Use the entries below and reproduce exactly the lines from the one containing "S_VF_EV: begin" down to the one containing "dropped while output", both of them included.

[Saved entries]
★ ★ ★ ★

[src/design/sros_pkg.sv]
package sros_pkg;

  localparam int CMD_W    = 2;
  localparam int IDX_W    = 10;
  localparam int POS_W    = 32;
  localparam int STATUS_W = 2;
  localparam int CNT_W    = 11;

  typedef enum logic [CMD_W-1:0] {
    CMD_LOAD  = 2'd0,
    CMD_QUERY = 2'd1,
    CMD_BATCH = 2'd2,
    CMD_NOP   = 2'd3
  } cmd_t;

  typedef enum logic [STATUS_W-1:0] {
    ST_OK       = 2'd0,
    ST_DUP      = 2'd1,
    ST_NONE     = 2'd2,
    ST_BAD_SPAN = 2'd3
  } status_t;

  typedef enum logic [3:0] {
    S_INIT, S_IDLE, S_WR, S_CLR, S_DUP_RD, S_DUP_EV,
    S_F1_RD, S_F1_EV, S_F2_RD, S_F2_EV, S_BK_RD, S_BK_EV,
    S_VF_RD, S_VF_EV, S_DONE
  } state_t;

  typedef enum logic [1:0] {
    KS_CURSOR, KS_CUR, KS_HIT
  } ksrc_t;

  // controller -> datapath
  typedef struct packed {
    logic    latch;
    logic    wr_reg;
    logic    clr_init;
    logic    clr_step;
    logic    cursor_clr;
    logic    sel_re;
    logic    stop_en;
    logic    dir_bwd;
    logic    k_load;
    ksrc_t   k_src;
    logic    step;
    logic    cap_cur;
    logic    cap_hi;
    logic    cap_lo;
    logic    commit;
    logic    set_st;
    status_t st;
    logic    found;
    logic    out_load;
  } ctl_t;

  // datapath -> controller
  typedef struct packed {
    logic ov;
    logic hit;
    logic fail;
    logic k_eq_hi;
    logic dup;
    logic start_bad;
    logic clr_last;
    logic out_free;
  } sts_t;

endpackage

[src/design/sros_ctrl.sv]
module sros_ctrl import sros_pkg::*; (
  input  logic             clk,
  input  logic             rst_n,
  input  logic             in_valid,
  output logic             in_ready,
  input  logic [CMD_W-1:0] in_cmd,
  input  sts_t             sts,
  output ctl_t             ctl
);

  state_t state_r, state_nxt;
  logic   accept;

  assign in_ready = state_r == S_IDLE;
  assign accept   = in_valid && in_ready;

  always_ff @(posedge clk) begin
    if (!rst_n) begin
      state_r <= S_INIT;
    end else begin
      state_r <= state_nxt;
    end
  end

  always_comb begin
    state_nxt = state_r;
    case (state_r)
      S_INIT: if (sts.clr_last) state_nxt = S_IDLE;
      S_IDLE: begin
        if (accept) begin
          case (cmd_t'(in_cmd))
            CMD_LOAD:  state_nxt = S_WR;
            CMD_QUERY: state_nxt = S_DUP_RD;
            CMD_BATCH: state_nxt = S_CLR;
            default:   state_nxt = S_DONE;
          endcase
        end
      end
      S_WR:     state_nxt = S_DONE;
      S_CLR:    if (sts.clr_last) state_nxt = S_DONE;
      S_DUP_RD: state_nxt = S_DUP_EV;
      S_DUP_EV: state_nxt = (sts.dup || sts.start_bad) ? S_DONE : S_F1_RD;
      S_F1_RD:  state_nxt = S_F1_EV;
      S_F1_EV: begin
        if (sts.hit) state_nxt = S_F2_RD;
        else if (sts.fail) state_nxt = S_DONE;
        else state_nxt = S_F1_RD;
      end
      S_F2_RD:  state_nxt = S_F2_EV;
      S_F2_EV:  state_nxt = (sts.hit || sts.fail) ? S_BK_RD : S_F2_RD;
      S_BK_RD:  state_nxt = S_BK_EV;
      S_BK_EV: begin
        if (sts.hit) state_nxt = S_VF_RD;
        else if (sts.fail) state_nxt = S_DONE;
        else state_nxt = S_BK_RD;
      end
      S_VF_RD:  state_nxt = S_VF_EV;
      S_VF_EV:  state_nxt = (!sts.ov || sts.k_eq_hi) ? S_DONE : S_VF_RD;
      S_DONE:   if (sts.out_free) state_nxt = S_IDLE;
      default:  state_nxt = S_IDLE;
    endcase
  end

  always_comb begin
    ctl = '0;
    ctl.k_src = KS_CURSOR;
    ctl.st    = ST_OK;
    case (state_r)
      S_INIT: ctl.clr_step = 1'b1;
      S_IDLE: begin
        ctl.latch    = accept;
        ctl.clr_init = accept;
        ctl.set_st   = accept;
      end
      S_CLR: begin
        ctl.clr_step   = 1'b1;
        ctl.cursor_clr = sts.clr_last;
      end
      S_WR: ctl.wr_reg = 1'b1;
      S_DUP_EV: begin
        ctl.k_load = 1'b1;
        ctl.k_src  = KS_CURSOR;
        ctl.set_st = sts.dup || sts.start_bad;
        ctl.st     = sts.dup ? ST_DUP : ST_NONE;
      end
      S_F1_EV: begin
        ctl.stop_en = 1'b1;
        ctl.k_load  = sts.hit;
        ctl.k_src   = KS_HIT;
        ctl.cap_cur = sts.hit;
        ctl.cap_hi  = sts.hit;
        ctl.step    = !sts.hit && !sts.fail;
        ctl.set_st  = !sts.hit && sts.fail;
        ctl.st      = ST_NONE;
      end
      S_F2_EV: begin
        ctl.sel_re = 1'b1;
        ctl.cap_hi = sts.hit;
        ctl.k_load = sts.hit || sts.fail;
        ctl.k_src  = KS_CUR;
        ctl.step   = !sts.hit && !sts.fail;
      end
      S_BK_RD: begin
        ctl.sel_re  = 1'b1;
        ctl.dir_bwd = 1'b1;
      end
      S_BK_EV: begin
        ctl.sel_re  = 1'b1;
        ctl.dir_bwd = 1'b1;
        ctl.cap_lo  = sts.hit;
        ctl.k_load  = sts.hit;
        ctl.k_src   = KS_HIT;
        ctl.step    = !sts.hit && !sts.fail;
        ctl.set_st  = !sts.hit && sts.fail;
        ctl.st      = ST_BAD_SPAN;
      end
      S_VF_EV: begin
        ctl.sel_re = 1'b1;
        ctl.step   = sts.ov && !sts.k_eq_hi;
        ctl.commit = sts.ov && sts.k_eq_hi;
        ctl.set_st = !sts.ov || sts.k_eq_hi;
        ctl.st     = sts.ov ? ST_OK : ST_BAD_SPAN;
        ctl.found  = sts.ov;
      end
      S_DONE: ctl.out_load = sts.out_free;
      default: ;
    endcase
  end

  a_idle_ready: assert property (@(posedge clk) disable iff (!rst_n)
    accept |=> !in_ready)
    else $error("second transaction taken before the first finished");

  a_done_hold: assert property (@(posedge clk) disable iff (!rst_n)
    (state_r == S_DONE && !sts.out_free) |=> state_r == S_DONE)
    else $error("result dropped while output busy");

  a_commit_once: assert property (@(posedge clk) disable iff (!rst_n)
    ctl.commit |=> state_r == S_DONE)
    else $error("commit without result");

endmodule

★ ★ ★ ★

## Result below
      S_VF_EV: begin
        ctl.sel_re = 1'b1;
        ctl.step   = sts.ov && !sts.k_eq_hi;
        ctl.commit = sts.ov && sts.k_eq_hi;
        ctl.set_st = !sts.ov || sts.k_eq_hi;
        ctl.st     = sts.ov ? ST_OK : ST_BAD_SPAN;
        ctl.found  = sts.ov;
      end
      S_DONE: ctl.out_load = sts.out_free;
      default: ;
    endcase
  end

  a_idle_ready: assert property (@(posedge clk) disable iff (!rst_n)
    accept |=> !in_ready)
    else $error("second transaction taken before the first finished");

  a_done_hold: assert property (@(posedge clk) disable iff (!rst_n)
    (state_r == S_DONE && !sts.out_free) |=> state_r == S_DONE)
    else $error("result dropped while output busy");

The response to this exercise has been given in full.